Collected data entries:

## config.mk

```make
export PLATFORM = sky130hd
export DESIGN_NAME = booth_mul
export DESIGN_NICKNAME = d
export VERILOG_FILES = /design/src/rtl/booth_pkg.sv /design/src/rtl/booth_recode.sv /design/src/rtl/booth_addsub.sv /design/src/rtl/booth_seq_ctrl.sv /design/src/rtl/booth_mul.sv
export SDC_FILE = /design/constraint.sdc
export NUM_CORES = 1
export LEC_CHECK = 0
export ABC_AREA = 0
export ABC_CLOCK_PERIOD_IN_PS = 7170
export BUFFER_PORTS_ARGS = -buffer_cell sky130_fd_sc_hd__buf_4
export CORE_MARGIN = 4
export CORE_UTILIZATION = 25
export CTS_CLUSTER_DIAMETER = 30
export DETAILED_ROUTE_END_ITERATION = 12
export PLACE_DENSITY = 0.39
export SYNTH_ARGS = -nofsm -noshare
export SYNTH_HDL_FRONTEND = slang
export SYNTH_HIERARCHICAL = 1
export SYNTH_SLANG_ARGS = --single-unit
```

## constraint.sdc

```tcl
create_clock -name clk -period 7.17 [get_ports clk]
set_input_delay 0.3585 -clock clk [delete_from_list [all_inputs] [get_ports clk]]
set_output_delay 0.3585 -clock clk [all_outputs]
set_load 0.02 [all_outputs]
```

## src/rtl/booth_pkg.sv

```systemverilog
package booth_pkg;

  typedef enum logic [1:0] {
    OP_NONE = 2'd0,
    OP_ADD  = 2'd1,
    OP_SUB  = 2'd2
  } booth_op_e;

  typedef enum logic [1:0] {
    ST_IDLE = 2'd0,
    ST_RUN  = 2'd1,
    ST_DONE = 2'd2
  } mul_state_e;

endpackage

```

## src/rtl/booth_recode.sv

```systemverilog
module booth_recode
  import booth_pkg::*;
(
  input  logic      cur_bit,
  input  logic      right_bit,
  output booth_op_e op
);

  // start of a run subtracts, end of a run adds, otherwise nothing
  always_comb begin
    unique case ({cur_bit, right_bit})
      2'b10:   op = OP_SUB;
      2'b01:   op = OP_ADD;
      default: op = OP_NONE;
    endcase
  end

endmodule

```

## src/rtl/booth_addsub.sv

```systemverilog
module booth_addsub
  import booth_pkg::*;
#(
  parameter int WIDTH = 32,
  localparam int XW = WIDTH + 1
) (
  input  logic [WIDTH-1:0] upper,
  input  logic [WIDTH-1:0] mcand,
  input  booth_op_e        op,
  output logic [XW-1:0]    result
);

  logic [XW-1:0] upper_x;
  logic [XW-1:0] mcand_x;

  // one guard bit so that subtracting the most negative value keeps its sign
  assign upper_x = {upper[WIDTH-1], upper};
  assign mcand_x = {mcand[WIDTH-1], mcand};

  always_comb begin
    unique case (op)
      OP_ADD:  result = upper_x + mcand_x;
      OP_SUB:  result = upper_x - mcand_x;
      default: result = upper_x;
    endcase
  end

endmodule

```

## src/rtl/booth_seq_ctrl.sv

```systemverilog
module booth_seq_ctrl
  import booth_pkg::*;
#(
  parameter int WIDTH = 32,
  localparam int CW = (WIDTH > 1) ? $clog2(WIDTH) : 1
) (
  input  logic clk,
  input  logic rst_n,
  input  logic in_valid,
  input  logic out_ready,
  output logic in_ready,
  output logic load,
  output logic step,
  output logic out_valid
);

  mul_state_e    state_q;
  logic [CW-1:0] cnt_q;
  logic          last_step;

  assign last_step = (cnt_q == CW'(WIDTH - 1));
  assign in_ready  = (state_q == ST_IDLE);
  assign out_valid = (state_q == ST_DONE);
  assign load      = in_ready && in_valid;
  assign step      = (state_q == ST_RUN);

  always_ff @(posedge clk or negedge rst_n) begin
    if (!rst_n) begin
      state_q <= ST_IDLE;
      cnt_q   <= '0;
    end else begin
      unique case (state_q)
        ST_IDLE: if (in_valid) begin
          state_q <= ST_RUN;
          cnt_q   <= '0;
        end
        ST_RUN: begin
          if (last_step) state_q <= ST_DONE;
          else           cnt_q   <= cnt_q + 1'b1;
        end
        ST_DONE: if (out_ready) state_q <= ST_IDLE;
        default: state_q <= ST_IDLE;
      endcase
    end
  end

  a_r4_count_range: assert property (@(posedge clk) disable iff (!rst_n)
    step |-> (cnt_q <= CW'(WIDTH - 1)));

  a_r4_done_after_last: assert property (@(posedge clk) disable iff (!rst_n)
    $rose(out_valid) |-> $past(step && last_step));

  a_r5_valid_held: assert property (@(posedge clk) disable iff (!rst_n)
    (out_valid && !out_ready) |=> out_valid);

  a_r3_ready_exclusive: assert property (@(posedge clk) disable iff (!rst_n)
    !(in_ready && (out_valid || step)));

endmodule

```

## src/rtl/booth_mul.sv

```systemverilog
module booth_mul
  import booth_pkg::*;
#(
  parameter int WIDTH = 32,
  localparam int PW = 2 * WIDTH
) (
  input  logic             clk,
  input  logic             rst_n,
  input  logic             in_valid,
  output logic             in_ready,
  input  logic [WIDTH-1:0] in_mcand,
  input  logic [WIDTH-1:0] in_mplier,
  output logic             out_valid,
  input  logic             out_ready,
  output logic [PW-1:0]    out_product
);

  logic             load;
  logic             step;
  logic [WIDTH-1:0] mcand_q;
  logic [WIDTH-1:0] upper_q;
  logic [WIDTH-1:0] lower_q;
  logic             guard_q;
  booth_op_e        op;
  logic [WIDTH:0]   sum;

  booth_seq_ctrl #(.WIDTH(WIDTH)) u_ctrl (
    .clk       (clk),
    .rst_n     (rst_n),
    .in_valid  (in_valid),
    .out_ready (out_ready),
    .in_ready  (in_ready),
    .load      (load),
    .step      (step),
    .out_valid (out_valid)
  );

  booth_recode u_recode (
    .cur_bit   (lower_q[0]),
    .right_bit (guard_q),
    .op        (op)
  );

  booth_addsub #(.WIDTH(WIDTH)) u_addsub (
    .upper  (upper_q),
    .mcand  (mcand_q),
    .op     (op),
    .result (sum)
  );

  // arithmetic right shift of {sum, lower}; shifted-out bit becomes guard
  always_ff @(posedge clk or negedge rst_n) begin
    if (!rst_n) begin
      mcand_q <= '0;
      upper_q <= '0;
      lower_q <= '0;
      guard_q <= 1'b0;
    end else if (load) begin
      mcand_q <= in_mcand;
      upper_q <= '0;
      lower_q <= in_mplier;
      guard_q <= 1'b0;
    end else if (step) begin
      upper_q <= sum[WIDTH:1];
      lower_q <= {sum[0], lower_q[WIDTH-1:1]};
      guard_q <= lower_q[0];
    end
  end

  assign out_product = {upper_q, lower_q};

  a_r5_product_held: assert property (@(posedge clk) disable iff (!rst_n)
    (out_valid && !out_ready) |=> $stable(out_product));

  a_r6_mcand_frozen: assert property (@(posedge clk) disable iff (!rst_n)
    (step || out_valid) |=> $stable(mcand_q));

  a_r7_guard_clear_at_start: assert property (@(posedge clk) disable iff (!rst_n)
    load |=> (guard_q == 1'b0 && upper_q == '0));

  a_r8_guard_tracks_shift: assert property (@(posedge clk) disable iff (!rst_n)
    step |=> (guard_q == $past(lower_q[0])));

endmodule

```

---

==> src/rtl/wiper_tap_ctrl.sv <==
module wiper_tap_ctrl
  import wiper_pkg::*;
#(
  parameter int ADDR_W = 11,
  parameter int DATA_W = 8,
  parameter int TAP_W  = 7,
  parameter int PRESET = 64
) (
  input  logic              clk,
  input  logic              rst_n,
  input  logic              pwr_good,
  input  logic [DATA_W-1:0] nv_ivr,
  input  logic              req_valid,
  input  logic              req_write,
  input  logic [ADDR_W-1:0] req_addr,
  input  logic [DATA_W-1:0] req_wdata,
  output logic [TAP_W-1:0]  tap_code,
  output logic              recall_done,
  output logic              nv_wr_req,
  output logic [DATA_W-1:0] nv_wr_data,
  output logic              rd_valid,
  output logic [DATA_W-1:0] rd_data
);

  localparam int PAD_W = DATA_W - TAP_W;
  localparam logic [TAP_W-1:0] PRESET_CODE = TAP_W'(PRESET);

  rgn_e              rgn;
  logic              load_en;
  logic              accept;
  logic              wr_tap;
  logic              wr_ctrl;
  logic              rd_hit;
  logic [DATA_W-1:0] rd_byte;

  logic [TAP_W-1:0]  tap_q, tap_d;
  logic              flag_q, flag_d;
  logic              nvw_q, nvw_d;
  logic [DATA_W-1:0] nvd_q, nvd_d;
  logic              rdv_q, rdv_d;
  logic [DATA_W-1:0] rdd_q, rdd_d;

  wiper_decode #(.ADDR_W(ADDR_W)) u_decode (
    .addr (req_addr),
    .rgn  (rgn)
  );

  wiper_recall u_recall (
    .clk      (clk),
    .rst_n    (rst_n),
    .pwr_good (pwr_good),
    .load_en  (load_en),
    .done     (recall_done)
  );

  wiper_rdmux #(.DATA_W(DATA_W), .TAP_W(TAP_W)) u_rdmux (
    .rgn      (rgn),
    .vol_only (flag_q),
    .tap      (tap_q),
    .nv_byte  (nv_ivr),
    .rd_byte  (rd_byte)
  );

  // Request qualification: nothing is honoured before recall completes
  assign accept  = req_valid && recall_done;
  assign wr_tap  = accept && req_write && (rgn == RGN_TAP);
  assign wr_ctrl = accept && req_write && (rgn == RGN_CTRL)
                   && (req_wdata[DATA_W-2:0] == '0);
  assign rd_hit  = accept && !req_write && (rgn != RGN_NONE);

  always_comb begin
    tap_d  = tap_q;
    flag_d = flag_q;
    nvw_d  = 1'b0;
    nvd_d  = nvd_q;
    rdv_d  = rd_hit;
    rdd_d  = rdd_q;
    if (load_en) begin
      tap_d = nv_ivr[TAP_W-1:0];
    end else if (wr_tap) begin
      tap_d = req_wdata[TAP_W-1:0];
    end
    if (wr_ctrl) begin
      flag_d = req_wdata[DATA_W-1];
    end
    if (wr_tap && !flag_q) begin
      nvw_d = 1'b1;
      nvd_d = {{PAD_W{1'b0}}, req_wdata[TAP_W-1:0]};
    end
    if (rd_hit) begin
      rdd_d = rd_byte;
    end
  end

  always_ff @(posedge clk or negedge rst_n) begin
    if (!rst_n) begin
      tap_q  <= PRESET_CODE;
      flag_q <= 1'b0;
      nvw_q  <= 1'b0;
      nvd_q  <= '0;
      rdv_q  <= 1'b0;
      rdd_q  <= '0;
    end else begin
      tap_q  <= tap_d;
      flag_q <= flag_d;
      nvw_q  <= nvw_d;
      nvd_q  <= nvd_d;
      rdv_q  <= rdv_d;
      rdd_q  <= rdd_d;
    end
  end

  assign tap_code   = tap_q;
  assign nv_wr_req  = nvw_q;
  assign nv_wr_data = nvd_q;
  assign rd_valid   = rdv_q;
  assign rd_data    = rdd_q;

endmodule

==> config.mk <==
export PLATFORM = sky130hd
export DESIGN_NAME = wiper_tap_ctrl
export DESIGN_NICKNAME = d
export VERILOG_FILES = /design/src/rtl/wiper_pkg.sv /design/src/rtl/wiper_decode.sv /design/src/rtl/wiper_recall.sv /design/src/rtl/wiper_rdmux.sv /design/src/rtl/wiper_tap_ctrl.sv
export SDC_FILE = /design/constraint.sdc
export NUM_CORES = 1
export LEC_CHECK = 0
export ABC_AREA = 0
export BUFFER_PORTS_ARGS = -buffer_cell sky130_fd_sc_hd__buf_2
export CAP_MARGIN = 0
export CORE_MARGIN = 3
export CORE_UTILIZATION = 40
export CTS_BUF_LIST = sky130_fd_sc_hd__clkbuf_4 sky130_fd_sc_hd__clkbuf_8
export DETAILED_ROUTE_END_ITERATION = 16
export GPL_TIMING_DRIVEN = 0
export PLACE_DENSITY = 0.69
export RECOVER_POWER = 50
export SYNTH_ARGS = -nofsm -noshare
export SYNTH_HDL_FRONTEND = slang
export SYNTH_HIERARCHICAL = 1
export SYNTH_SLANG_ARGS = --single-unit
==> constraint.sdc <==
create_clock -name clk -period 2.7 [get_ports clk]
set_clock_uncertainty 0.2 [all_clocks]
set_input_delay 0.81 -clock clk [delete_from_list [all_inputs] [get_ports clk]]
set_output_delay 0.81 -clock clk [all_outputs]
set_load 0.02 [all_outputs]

---

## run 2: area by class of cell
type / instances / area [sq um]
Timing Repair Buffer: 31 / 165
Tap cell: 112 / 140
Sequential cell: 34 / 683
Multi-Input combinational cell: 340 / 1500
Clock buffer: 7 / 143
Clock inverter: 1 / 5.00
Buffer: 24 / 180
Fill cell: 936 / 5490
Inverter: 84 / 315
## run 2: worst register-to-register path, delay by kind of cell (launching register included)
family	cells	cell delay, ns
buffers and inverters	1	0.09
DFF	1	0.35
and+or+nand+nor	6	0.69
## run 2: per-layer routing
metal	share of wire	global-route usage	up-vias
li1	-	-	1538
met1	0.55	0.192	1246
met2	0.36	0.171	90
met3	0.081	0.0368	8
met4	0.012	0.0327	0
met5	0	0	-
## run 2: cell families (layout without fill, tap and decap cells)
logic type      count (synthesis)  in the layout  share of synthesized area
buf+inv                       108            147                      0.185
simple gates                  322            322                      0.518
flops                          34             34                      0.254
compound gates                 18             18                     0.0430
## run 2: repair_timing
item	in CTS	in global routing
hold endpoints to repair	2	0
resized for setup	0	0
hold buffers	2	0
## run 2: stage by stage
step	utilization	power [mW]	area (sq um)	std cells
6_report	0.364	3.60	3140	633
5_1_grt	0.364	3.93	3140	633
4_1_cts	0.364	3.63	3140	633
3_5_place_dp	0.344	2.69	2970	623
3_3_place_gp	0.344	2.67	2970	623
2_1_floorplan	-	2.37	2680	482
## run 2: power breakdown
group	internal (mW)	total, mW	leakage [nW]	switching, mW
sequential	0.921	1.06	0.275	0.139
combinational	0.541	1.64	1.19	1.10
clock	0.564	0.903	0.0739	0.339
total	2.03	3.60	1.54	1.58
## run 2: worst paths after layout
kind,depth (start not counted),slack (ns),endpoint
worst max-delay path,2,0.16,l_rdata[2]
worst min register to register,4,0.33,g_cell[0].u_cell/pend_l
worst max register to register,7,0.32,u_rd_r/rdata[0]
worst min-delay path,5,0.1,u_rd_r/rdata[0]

TASK STATEMENT
Would you retype the lines above from the one with "## run 2: per-layer routing" down to the one with "worst min-delay path,5,0.1,u_rd_r/rdata[0]", word for word, both ends included and no other lines?

EXERCISE RESULT
## run 2: per-layer routing
metal	share of wire	global-route usage	up-vias
li1	-	-	1538
met1	0.55	0.192	1246
met2	0.36	0.171	90
met3	0.081	0.0368	8
met4	0.012	0.0327	0
met5	0	0	-
## run 2: cell families (layout without fill, tap and decap cells)
logic type      count (synthesis)  in the layout  share of synthesized area
buf+inv                       108            147                      0.185
simple gates                  322            322                      0.518
flops                          34             34                      0.254
compound gates                 18             18                     0.0430
## run 2: repair_timing
item	in CTS	in global routing
hold endpoints to repair	2	0
resized for setup	0	0
hold buffers	2	0
## run 2: stage by stage
step	utilization	power [mW]	area (sq um)	std cells
6_report	0.364	3.60	3140	633
5_1_grt	0.364	3.93	3140	633
4_1_cts	0.364	3.63	3140	633
3_5_place_dp	0.344	2.69	2970	623
3_3_place_gp	0.344	2.67	2970	623
2_1_floorplan	-	2.37	2680	482
## run 2: power breakdown
group	internal (mW)	total, mW	leakage [nW]	switching, mW
sequential	0.921	1.06	0.275	0.139
combinational	0.541	1.64	1.19	1.10
clock	0.564	0.903	0.0739	0.339
total	2.03	3.60	1.54	1.58
## run 2: worst paths after layout
kind,depth (start not counted),slack (ns),endpoint
worst max-delay path,2,0.16,l_rdata[2]
worst min register to register,4,0.33,g_cell[0].u_cell/pend_l
worst max register to register,7,0.32,u_rd_r/rdata[0]
worst min-delay path,5,0.1,u_rd_r/rdata[0]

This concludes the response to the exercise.